Funders active or plausible here (11)
  • UKRI / EPSRC (REPHRAIN centre, PETs and online-harms research; Safer Streets R&D challenge)
  • DSIT (PETs cost-benefit tool, UK–US PETs prize legacy, digital identity programme; plausible home for a PETs adoption fund)
  • Innovate UK (plausible funder of PETs commercialisation; currently no standing programme)
  • Joseph Rowntree Reform Trust (core funder of Open Rights Group and democratic-rights campaigning)
  • Luminate (Open Rights Group and data-rights field funder)
  • Open Society Foundations (historic funder of UK digital rights; retrenched from Europe, and the gap its exit left is itself part of the problem)
  • Nuffield Foundation (founded and funds the Ada Lovelace Institute; data governance research)
  • Wellcome Trust (health data governance and public-trust research; plausible funder of patient-data transparency infrastructure)

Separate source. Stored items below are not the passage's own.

===== config.mk =====
export PLATFORM = sky130hd
export DESIGN_NAME = nvp_ctrl
export DESIGN_NICKNAME = d
export VERILOG_FILES = /design/src/rtl/nvp_pkg.sv /design/src/rtl/nvp_ctrl.sv
export SDC_FILE = /design/constraint.sdc
export NUM_CORES = 1
export LEC_CHECK = 0
export BUFFER_PORTS_ARGS = -buffer_cell sky130_fd_sc_hd__buf_4
export CORE_MARGIN = 1.5
export CORE_UTILIZATION = 42
export CTS_CLUSTER_SIZE = 28
export DETAILED_ROUTE_END_ITERATION = 8
export PLACE_DENSITY = 0.62
export SYNTH_ARGS = -nofsm -noshare
export SYNTH_HDL_FRONTEND = slang
export SYNTH_SLANG_ARGS = --single-unit
export TNS_END_PERCENT = 100

===== constraint.sdc =====
create_clock -name clk_i -period 3.64 [get_ports clk_i]
set_input_delay 0.364 -clock clk_i [delete_from_list [all_inputs] [get_ports clk_i]]
set_output_delay 0.364 -clock clk_i [all_outputs]
set_load 0.02 [all_outputs]

===== src/rtl/nvp_pkg.sv =====
// shared constants and types for the nvm page program controller
package nvp_pkg;

	// register byte offsets on the wishbone bus
	localparam logic [3:0] OFS_CTRLA   = 4'h0;
	localparam logic [3:0] OFS_CTRLB   = 4'h4;
	localparam logic [3:0] OFS_STATUS  = 4'h8;
	localparam logic [3:0] OFS_ADDR    = 4'hC;
	// ctrlb field positions
	localparam int         CTRLB_WP_BIT   = 0;
	localparam int         CTRLB_LOCK_BIT = 1;
	// reset values
	localparam logic [2:0] CMD_RESET   = 3'h0;
	// geometry: 64-byte page buffer, 256-byte section granules
	localparam int         PB_BYTES    = 64;
	localparam int         PB_AW       = 6;
	localparam int         GRAN_SHIFT  = 8;
	// array region select on the memory port (mem_region_i)
	localparam logic [1:0] REG_FLASH   = 2'h0;
	localparam logic [1:0] REG_EEPROM  = 2'h1;
	localparam logic [1:0] REG_USERROW = 2'h2;
	// timing in cycles at 25 MHz
	localparam int         CLK_MHZ     = 25;
	localparam int         PBC_CYCLES  = 7;
	localparam int         PROG_NS     = 2000;
	localparam int         PROG_CYCLES = (PROG_NS * CLK_MHZ + 999) / 1000;
	localparam logic [7:0] PROG_CNT    = 8'(PROG_CYCLES);
	localparam logic [7:0] PBC_CNT     = 8'(PBC_CYCLES);

	// command codes
	typedef enum logic [2:0]
	{
		CMD_NONE  = 3'b000,
		CMD_WP    = 3'b001,
		CMD_ER    = 3'b010,
		CMD_ERWP  = 3'b011,
		CMD_PBC   = 3'b100,
		CMD_CHER  = 3'b101,
		CMD_EEER  = 3'b110,
		CMD_WFU   = 3'b111
	} nvp_cmd_e;

	// flash section of an address
	typedef enum logic [1:0]
	{
		SEC_LOADER = 2'b00,
		SEC_CODE   = 2'b01,
		SEC_DATA   = 2'b10
	} nvp_sec_e;

	// controller state
	typedef enum logic [1:0]
	{
		ST_IDLE  = 2'b00,
		ST_ERASE = 2'b01,
		ST_WRITE = 2'b10,
		ST_PBC   = 2'b11
	} nvp_state_e;

	// array write strobe toward the memory macros
	typedef struct packed
	{
		logic        erase;
		logic        write;
		logic        chip;
		logic        eeprom_all;
		logic [1:0]  region;
		logic [15:0] page_addr;
	} nvp_op_s;

endpackage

  • ICO / Information Commission grants programme (previously funded privacy research; could be revived for PETs and enforcement research)
  • Digital Freedom Fund (European strategic litigation support, extendable to UK data rights cases)

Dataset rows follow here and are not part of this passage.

File: config.mk
export PLATFORM = sky130hd
export DESIGN_NAME = switch_output_ctrl
export DESIGN_NICKNAME = d
export VERILOG_FILES = /design/src/pkg/switch_output_pkg.sv /design/src/design/switch_output_ctrl.sv /design/src/design/switch_delay.sv
export SDC_FILE = /design/constraint.sdc
export NUM_CORES = 1
export LEC_CHECK = 0
export BUFFER_PORTS_ARGS = -buffer_cell sky130_fd_sc_hd__buf_2
export CORE_ASPECT_RATIO = 0.8
export CORE_MARGIN = 3
export CORE_UTILIZATION = 50
export DETAILED_ROUTE_END_ITERATION = 10
export HOLD_SLACK_MARGIN = 0.08
export PLACE_DENSITY = 0.79
export SYNTH_ARGS = -nofsm -noshare
export SYNTH_HDL_FRONTEND = slang
export SYNTH_SLANG_ARGS = --single-unit
export TNS_END_PERCENT = 1
File: constraint.sdc
create_clock -name i_sys_clk -period 15.9 [get_ports i_sys_clk]
set_clock_uncertainty 0.15 [all_clocks]
set_input_delay 1.59 -clock i_sys_clk [delete_from_list [all_inputs] [get_ports i_sys_clk]]
set_output_delay 1.59 -clock i_sys_clk [all_outputs]
set_load 0.05 [all_outputs]
File: src/hdl/option_loader.v
// Load of the option shadow register, permit bit included, from the nonvolatile option byte
`timescale 1ns/10ps
`include "flash_sec_consts.vh"
module option_loader (
    // Clock and reset
    input  wire       clk_i,
    input  wire       rst_i,
    // Nonvolatile source
    input  wire [7:0] nv_option_i,
    // Shadow
    output reg  [7:0] option_shadow_register_o,
    output reg        loaded_o
);
    always @(posedge clk_i) begin
        if (rst_i) begin
            option_shadow_register_o <= `OPTION_RESET;
            loaded_o                 <= 1'b0;
        end else if (!loaded_o) begin
            option_shadow_register_o <= nv_option_i;
            loaded_o                 <= 1'b1;
        end
    end
endmodule // option_loader
$ cat src/logic/fte_pkg.sv
// What this block does
// - key port is not stored, reads zero
// - space bit picks flash or data eeprom
// - config bit overrides space, targets config
// - erase bit makes trigger erase row, self-clears
// - cycles start only with write enable; powers up clear
// - error flag set on trigger, cleared on completion
// - software sets trigger only, hardware clears it
// - write done flag sticky until software clears
// - eight bit table latch moves bytes
// - 22 bit pointer, top bit config space
// - four pointer updates per table access
// - auto update touches only low 21 bits
// - table read uses all 22 pointer bits
// - table write fills holding reg by bits 5:0
// - long write programs block from bits 21:6
// - row erase uses bits 21:6, ignores low six
// - pointer bit zero picks word byte
// - erase only whole 64 byte blocks
// - core stalls during long write, timer ends it
// - holding regs reset to ff, ff leaves byte
// - trigger after loading holding regs programs block
package fte_pkg;

    ////////////////////////////////////////////////////////////////////////
    // timing
    localparam int unsigned CLK_PERIOD_NS = 10;
    localparam int unsigned PROG_TIME_US  = 2000;
    localparam int unsigned PROG_CYCLES   =
        (PROG_TIME_US * 1000 + CLK_PERIOD_NS - 1) / CLK_PERIOD_NS;

    ////////////////////////////////////////////////////////////////////////
    // register selects on the special-function port
    localparam logic [2:0] SEL_CTRL   = 3'h0;
    localparam logic [2:0] SEL_KEY    = 3'h1;
    localparam logic [2:0] SEL_LATCH  = 3'h2;
    localparam logic [2:0] SEL_PTR_U  = 3'h3;
    localparam logic [2:0] SEL_PTR_H  = 3'h4;
    localparam logic [2:0] SEL_PTR_L  = 3'h5;

    // control register bit positions
    localparam int unsigned BIT_SPACE = 7;
    localparam int unsigned BIT_CFG   = 6;
    localparam int unsigned BIT_ERASE = 4;
    localparam int unsigned BIT_ERR   = 3;
    localparam int unsigned BIT_WRITE_ENABLE_BIT  = 2;
    localparam int unsigned BIT_WR    = 1;

    localparam logic [7:0] KEY_FIRST  = 8'h55;
    localparam logic [7:0] KEY_SECOND = 8'haa;

    ////////////////////////////////////////////////////////////////////////
    // sizes and reset values
    localparam int unsigned PTR_W      = 22;
    localparam int unsigned LOW_W      = 21;
    localparam int unsigned HOLD_DEPTH = 64;
    localparam int unsigned IDX_W      = 6;
    localparam logic [7:0]  HOLD_EMPTY = 8'hff;
    localparam logic [7:0]  LATCH_RST  = 8'h00;
    localparam logic [21:0] PTR_RST    = 22'h000000;
    localparam logic [5:0]  IDX_LAST   = 6'h3f;

    ////////////////////////////////////////////////////////////////////////
    // types
    typedef enum logic [1:0] {
        TBL_KEEP    = 2'h0,
        TBL_POSTINC = 2'h1,
        TBL_POSTDEC = 2'h2,
        TBL_PREINC  = 2'h3
    } fte_tbl_mode_t;

    typedef enum logic [1:0] {
        TGT_EEPROM = 2'h0,
        TGT_FLASH  = 2'h1,
        TGT_CONFIG = 2'h2
    } fte_target_t;

    typedef struct packed {
        logic       wr;
        logic       rd;
        logic [2:0] sel;
        logic [7:0] wdata;
    } fte_sfr_req_t;

    typedef struct packed {
        logic          req;
        logic          write;
        fte_tbl_mode_t mode;
    } fte_tbl_req_t;

    typedef struct packed {
        logic        en;
        logic [21:0] addr;
    } fte_rd_t;

    typedef struct packed {
        logic        we;
        logic        erase;
        fte_target_t target;
        logic [21:0] addr;
        logic [7:0]  data;
    } fte_prog_t;

endpackage

$ cat src/logic/fte_ctrl.sv
module fte_ctrl #(
    parameter int unsigned PROG_CYCLES = fte_pkg::PROG_CYCLES
) (
    input  wire logic                 CLOCK,
    input  wire logic                 ARST_N,
    input  wire logic                 POR_N,
    input  wire fte_pkg::fte_sfr_req_t SFR_REQ,
    output fte_pkg::fte_sfr_req_t     SFR_ECHO_UNUSED_N,
    output logic [7:0]                SFR_RDATA,
    input  wire fte_pkg::fte_tbl_req_t TBL_REQ,
    output logic                      TBL_DONE,
    output fte_pkg::fte_rd_t          FLASH_RD,
    input  wire logic [15:0]          FLASH_RDATA,
    output fte_pkg::fte_prog_t        FLASH_PROG,
    output logic                      CORE_STALL,
    input  wire logic                 DONE_CLR,
    output logic                      WRITE_DONE_FLAG
);

    ////////////////////////////////////////////////////////////////////////
    // reset release
    logic [1:0] rst_sync;
    logic [1:0] por_sync;
    logic       rst_n;
    logic       por_n;

    always_ff @(posedge CLOCK or negedge ARST_N) begin
        if (!ARST_N) begin
            rst_sync <= 2'h0;
        end else begin
            rst_sync <= {rst_sync[0], 1'b1};
        end
    end

    always_ff @(posedge CLOCK or negedge POR_N) begin
        if (!POR_N) begin
            por_sync <= 2'h0;
        end else begin
            por_sync <= {por_sync[0], 1'b1};
        end
    end

    assign rst_n = rst_sync[1];
    assign por_n = por_sync[1];

    ////////////////////////////////////////////////////////////////////////
    // states
    typedef enum logic [2:0] {
        KEY_IDLE  = 3'b001,
        KEY_GOT1  = 3'b010,
        KEY_ARMED = 3'b100
    } fte_key_t;

    typedef enum logic [4:0] {
        P_IDLE   = 5'b00001,
        P_ERASE  = 5'b00010,
        P_STREAM = 5'b00100,
        P_WAIT   = 5'b01000,
        P_FINISH = 5'b10000
    } fte_prog_st_t;

    fte_key_t             key_st;
    fte_prog_st_t         prog_st;
    logic                 space;
    logic                 cfg;
    logic                 erase_en;
    logic                 wr_err;
    logic                 write_enable_bit;
    logic                 wr;
    logic [7:0]           latch;
    logic [21:0]          ptr;
    logic [15:0]          blk;
    logic                 op_erase;
    fte_pkg::fte_target_t target;
    logic [5:0]           idx;
    logic                 rd_wait;
    logic                 timer_exp;
    logic [7:0]           hold_byte;

    logic ctrl_wr;
    logic start;
    logic tbl_take;
    assign ctrl_wr = SFR_REQ.wr && SFR_REQ.sel == fte_pkg::SEL_CTRL;
    assign start   = ctrl_wr && SFR_REQ.wdata[fte_pkg::BIT_WR]
                     && key_st == KEY_ARMED && write_enable_bit
                     && prog_st == P_IDLE;
    assign tbl_take = TBL_REQ.req && prog_st == P_IDLE
                      && !FLASH_RD.en && !rd_wait;

    assign SFR_ECHO_UNUSED_N = '0;

    ////////////////////////////////////////////////////////////////////////
    // unlock sequence: any other write breaks it
    always_ff @(posedge CLOCK or negedge rst_n) begin
        if (!rst_n) begin
            key_st <= KEY_IDLE;
        end else if (SFR_REQ.wr) begin
            if (SFR_REQ.sel != fte_pkg::SEL_KEY) begin
                key_st <= KEY_IDLE;
            end else if (SFR_REQ.wdata == fte_pkg::KEY_FIRST) begin
                key_st <= KEY_GOT1;
            end else if (key_st == KEY_GOT1
                         && SFR_REQ.wdata == fte_pkg::KEY_SECOND) begin
                key_st <= KEY_ARMED;
            end else begin
                key_st <= KEY_IDLE;
            end
        end
    end

    ////////////////////////////////////////////////////////////////////////
    // control register
    always_ff @(posedge CLOCK or negedge rst_n) begin
        if (!rst_n) begin
            space    <= 1'b0;
            cfg      <= 1'b0;
            erase_en <= 1'b0;
            write_enable_bit     <= 1'b0;
        end else if (prog_st == P_FINISH) begin
            if (op_erase) begin
                erase_en <= 1'b0;
            end
        end else if (ctrl_wr && prog_st == P_IDLE) begin
            space    <= SFR_REQ.wdata[fte_pkg::BIT_SPACE];
            cfg      <= SFR_REQ.wdata[fte_pkg::BIT_CFG];
            erase_en <= SFR_REQ.wdata[fte_pkg::BIT_ERASE];
            write_enable_bit     <= SFR_REQ.wdata[fte_pkg::BIT_WRITE_ENABLE_BIT];
        end
    end

    // trigger: software can only set it, through the unlock
    always_ff @(posedge CLOCK or negedge rst_n) begin
        if (!rst_n) begin
            wr <= 1'b0;
        end else if (start) begin
            wr <= 1'b1;
        end else if (prog_st == P_FINISH) begin
            wr <= 1'b0;
        end
    end

    // error flag survives a plain reset so a cut-short write is traceable
    always_ff @(posedge CLOCK or negedge por_n) begin
        if (!por_n) begin
            wr_err <= 1'b0;
        end else if (start) begin
            wr_err <= 1'b1;
        end else if (prog_st == P_FINISH) begin
            wr_err <= 1'b0;
        end else if (ctrl_wr) begin
            wr_err <= SFR_REQ.wdata[fte_pkg::BIT_ERR];
        end
    end

    // set wins over a same-cycle clear
    always_ff @(posedge CLOCK or negedge rst_n) begin
        if (!rst_n) begin
            WRITE_DONE_FLAG <= 1'b0;
        end else if (prog_st == P_FINISH) begin
            WRITE_DONE_FLAG <= 1'b1;
        end else if (DONE_CLR) begin
            WRITE_DONE_FLAG <= 1'b0;
        end
    end

    ////////////////////////////////////////////////////////////////////////
    // table pointer and latch
    logic [20:0] acc_low;
    logic [20:0] next_low;
    always_comb begin
        acc_low  = ptr[20:0];
        next_low = ptr[20:0];
        case (TBL_REQ.mode)
            fte_pkg::TBL_KEEP:    next_low = ptr[20:0];
            fte_pkg::TBL_POSTINC: next_low = ptr[20:0] + 21'h1;
            fte_pkg::TBL_POSTDEC: next_low = ptr[20:0] - 21'h1;
            fte_pkg::TBL_PREINC: begin
                acc_low  = ptr[20:0] + 21'h1;
                next_low = acc_low;
            end
            default:              next_low = ptr[20:0];
        endcase
    end

    always_ff @(posedge CLOCK or negedge rst_n) begin
        if (!rst_n) begin
            ptr <= fte_pkg::PTR_RST;
        end else if (tbl_take) begin
            ptr <= {ptr[21], next_low};
        end else if (SFR_REQ.wr) begin
            case (SFR_REQ.sel)
                fte_pkg::SEL_PTR_U: ptr[21:16] <= SFR_REQ.wdata[5:0];
                fte_pkg::SEL_PTR_H: ptr[15:8]  <= SFR_REQ.wdata;
                fte_pkg::SEL_PTR_L: ptr[7:0]   <= SFR_REQ.wdata;
                default:            ptr        <= ptr;
            endcase
        end
    end

    // read returns a word one cycle after the enable
    always_ff @(posedge CLOCK or negedge rst_n) begin
        if (!rst_n) begin
            FLASH_RD <= '0;
            rd_wait  <= 1'b0;
            TBL_DONE <= 1'b0;
        end else begin
            FLASH_RD.en <= tbl_take && !TBL_REQ.write;
            if (tbl_take && !TBL_REQ.write) begin
                FLASH_RD.addr <= {ptr[21], acc_low};
            end
            rd_wait  <= FLASH_RD.en;
            TBL_DONE <= rd_wait || (tbl_take && TBL_REQ.write);
        end
    end

    always_ff @(posedge CLOCK or negedge rst_n) begin
        if (!rst_n) begin
            latch <= fte_pkg::LATCH_RST;
        end else if (rd_wait) begin
            latch <= FLASH_RD.addr[0] ? FLASH_RDATA[15:8]
                                      : FLASH_RDATA[7:0];
        end else if (SFR_REQ.wr && SFR_REQ.sel == fte_pkg::SEL_LATCH) begin
            latch <= SFR_REQ.wdata;
        end
    end

    ////////////////////////////////////////////////////////////////////////
    // holding registers and timer
    fte_hold_buf u_hold (
        .clk       (CLOCK),
        .rst_n     (rst_n),
        .wr_en     (tbl_take && TBL_REQ.write),
        .wr_idx    (acc_low[5:0]),
        .wr_data   (latch),
        .clear_all (prog_st == P_FINISH),
        .rd_idx    (idx),
        .rd_data   (hold_byte)
    );

    fte_prog_timer #(
        .CYCLES (PROG_CYCLES)
    ) u_timer (
        .clk     (CLOCK),
        .rst_n   (rst_n),
        .start   ((prog_st == P_ERASE)
                  || (prog_st == P_STREAM && idx == fte_pkg::IDX_LAST)),
        .expired (timer_exp)
    );

    ////////////////////////////////////////////////////////////////////////
    // long write / erase sequencer
    always_ff @(posedge CLOCK or negedge rst_n) begin
        if (!rst_n) begin
            prog_st  <= P_IDLE;
            blk      <= 16'h0000;
            op_erase <= 1'b0;
            target   <= fte_pkg::TGT_EEPROM;
            idx      <= 6'h00;
        end else begin
            case (prog_st)
                P_IDLE: begin
                    if (start) begin
                        blk      <= ptr[21:6];
                        op_erase <= erase_en;
                        idx      <= 6'h00;
                        if (cfg) begin
                            target <= fte_pkg::TGT_CONFIG;
                        end else if (space) begin
                            target <= fte_pkg::TGT_FLASH;
                        end else begin
                            target <= fte_pkg::TGT_EEPROM;
                        end
                        prog_st <= erase_en ? P_ERASE : P_STREAM;
                    end
                end
                P_ERASE:  prog_st <= P_WAIT;
                P_STREAM: begin
                    idx <= idx + 6'h01;
                    if (idx == fte_pkg::IDX_LAST) begin
                        prog_st <= P_WAIT;
                    end
                end
                P_WAIT: begin
                    if (timer_exp) begin
                        prog_st <= P_FINISH;
                    end
                end
                P_FINISH: prog_st <= P_IDLE;
                default:  prog_st <= P_IDLE;
            endcase
        end
    end

    // only whole 64-byte rows are ever erased; ff bytes are skipped
    always_ff @(posedge CLOCK or negedge rst_n) begin
        if (!rst_n) begin
            FLASH_PROG <= '0;
        end else begin
            FLASH_PROG.erase <= prog_st == P_ERASE;
            FLASH_PROG.we    <= prog_st == P_STREAM
                                && hold_byte != fte_pkg::HOLD_EMPTY;
            FLASH_PROG.target <= target;
            FLASH_PROG.data   <= hold_byte;
            FLASH_PROG.addr   <= (prog_st == P_ERASE) ? {blk, 6'h00}
                                                      : {blk, idx};
        end
    end

    always_ff @(posedge CLOCK or negedge rst_n) begin
        if (!rst_n) begin
            CORE_STALL <= 1'b0;
        end else begin
            CORE_STALL <= start || (prog_st != P_IDLE
                                    && prog_st != P_FINISH);
        end
    end

    ////////////////////////////////////////////////////////////////////////
    // register read-back
    always_ff @(posedge CLOCK or negedge rst_n) begin
        if (!rst_n) begin
            SFR_RDATA <= 8'h00;
        end else if (SFR_REQ.rd) begin
            case (SFR_REQ.sel)
                fte_pkg::SEL_CTRL:  SFR_RDATA <= {space, cfg, 1'b0, erase_en,
                                                  wr_err, write_enable_bit, wr, 1'b0};
                fte_pkg::SEL_KEY:   SFR_RDATA <= 8'h00;
                fte_pkg::SEL_LATCH: SFR_RDATA <= latch;
                fte_pkg::SEL_PTR_U: SFR_RDATA <= {2'h0, ptr[21:16]};
                fte_pkg::SEL_PTR_H: SFR_RDATA <= ptr[15:8];
                fte_pkg::SEL_PTR_L: SFR_RDATA <= ptr[7:0];
                default:            SFR_RDATA <= 8'h00;
            endcase
        end
    end
endmodule // fte_ctrl

$ cat src/logic/fte_hold_buf.sv
module fte_hold_buf (
    input  wire logic       clk,
    input  wire logic       rst_n,
    input  wire logic       wr_en,
    input  wire logic [5:0] wr_idx,
    input  wire logic [7:0] wr_data,
    input  wire logic       clear_all,
    input  wire logic [5:0] rd_idx,
    output logic      [7:0] rd_data
);
    logic [7:0] mem [fte_pkg::HOLD_DEPTH];

    // clear wins over a same-cycle fill: the core is stalled then anyway
    always_ff @(posedge clk or negedge rst_n) begin
        if (!rst_n) begin
            for (int i = 0; i < fte_pkg::HOLD_DEPTH; i++) begin
                mem[i] <= fte_pkg::HOLD_EMPTY;
            end
        end else if (clear_all) begin
            for (int i = 0; i < fte_pkg::HOLD_DEPTH; i++) begin
                mem[i] <= fte_pkg::HOLD_EMPTY;
            end
        end else if (wr_en) begin
            mem[wr_idx] <= wr_data;
        end
    end

    assign rd_data = mem[rd_idx];

endmodule // fte_hold_buf

$ cat src/logic/fte_prog_timer.sv
module fte_prog_timer #(
    parameter int unsigned CYCLES = fte_pkg::PROG_CYCLES
) (
    input  wire logic clk,
    input  wire logic rst_n,
    input  wire logic start,
    output logic      expired
);
    localparam int unsigned W = $clog2(CYCLES + 1);
    localparam logic [W-1:0] LAST = W'(CYCLES - 1);

    logic [W-1:0] cnt;
    logic         running;

    // expired pulses exactly CYCLES edges after start
    always_ff @(posedge clk or negedge rst_n) begin
        if (!rst_n) begin
            running <= 1'b0;
            cnt     <= '0;
            expired <= 1'b0;
        end else begin
            expired <= 1'b0;
            if (start) begin
                running <= 1'b1;
                cnt     <= '0;
            end else if (running) begin
                if (cnt == LAST) begin
                    running <= 1'b0;
                    expired <= 1'b1;
                end else begin
                    cnt <= cnt + 1'b1;
                end
            end
        end
    end

endmodule // fte_prog_timer

$ cat config.mk
export PLATFORM = sky130hd
export DESIGN_NAME = fte_ctrl
export DESIGN_NICKNAME = d
export VERILOG_FILES = /design/src/logic/fte_pkg.sv /design/src/logic/fte_ctrl.sv /design/src/logic/fte_hold_buf.sv /design/src/logic/fte_prog_timer.sv
export SDC_FILE = /design/constraint.sdc
export NUM_CORES = 1
export LEC_CHECK = 0
export ABC_AREA = 1
export BUFFER_PORTS_ARGS = -buffer_cell sky130_fd_sc_hd__buf_2
export CORE_ASPECT_RATIO = 1.5
export CORE_MARGIN = 2
export CORE_UTILIZATION = 44
export DETAILED_ROUTE_END_ITERATION = 8
export PLACE_DENSITY_LB_ADDON = 0.2
export SLEW_MARGIN = 20
export SYNTH_ARGS = -nofsm -noshare
export SYNTH_HDL_FRONTEND = slang
export SYNTH_SLANG_ARGS = --single-unit
$ cat constraint.sdc
create_clock -name CLOCK -period 25.6 [get_ports CLOCK]
set_input_delay 2.56 -clock CLOCK [delete_from_list [all_inputs] [get_ports CLOCK]]
set_output_delay 2.56 -clock CLOCK [all_outputs]
set_load 0.05 [all_outputs]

  • Tech-wealth and consumer-facing philanthropy (e.g. Proton, Mozilla Foundation) as plausible entrants for privacy-tool and advocacy funding
Policy notes

The DUAA 2025 tilts deregulatory (recognised legitimate interests, relaxed automated decision-making, opt-out analytics cookies) while EU adequacy (renewed December 2025 to 2031 with a four-year mid-point review) caps divergence. Individual redress is the systemic hole: Article 80(2) opt-out actions were never implemented, Lloyd v Google closed the courts route, s166 DPA offers only procedural review, and Delo confirmed the ICO need not determine complaints. Encryption is unprotected in statute: secret IPA Technical Capability Notices (Apple litigation at the IPT, 2026) and unused OSA s121 scanning powers persist. The Digital Access to Services Bill (May 2026 King's Speech) currently lacks statutory unlinkability and independent oversight. Health-data centralisation outpaces the non-statutory National Data Opt-Out; genetic discrimination rests on a voluntary ABI code (2025 review). Live windows: digital ID Bill passage, DSIT data intermediaries consultation (closes 31 August 2026), data broker call for evidence.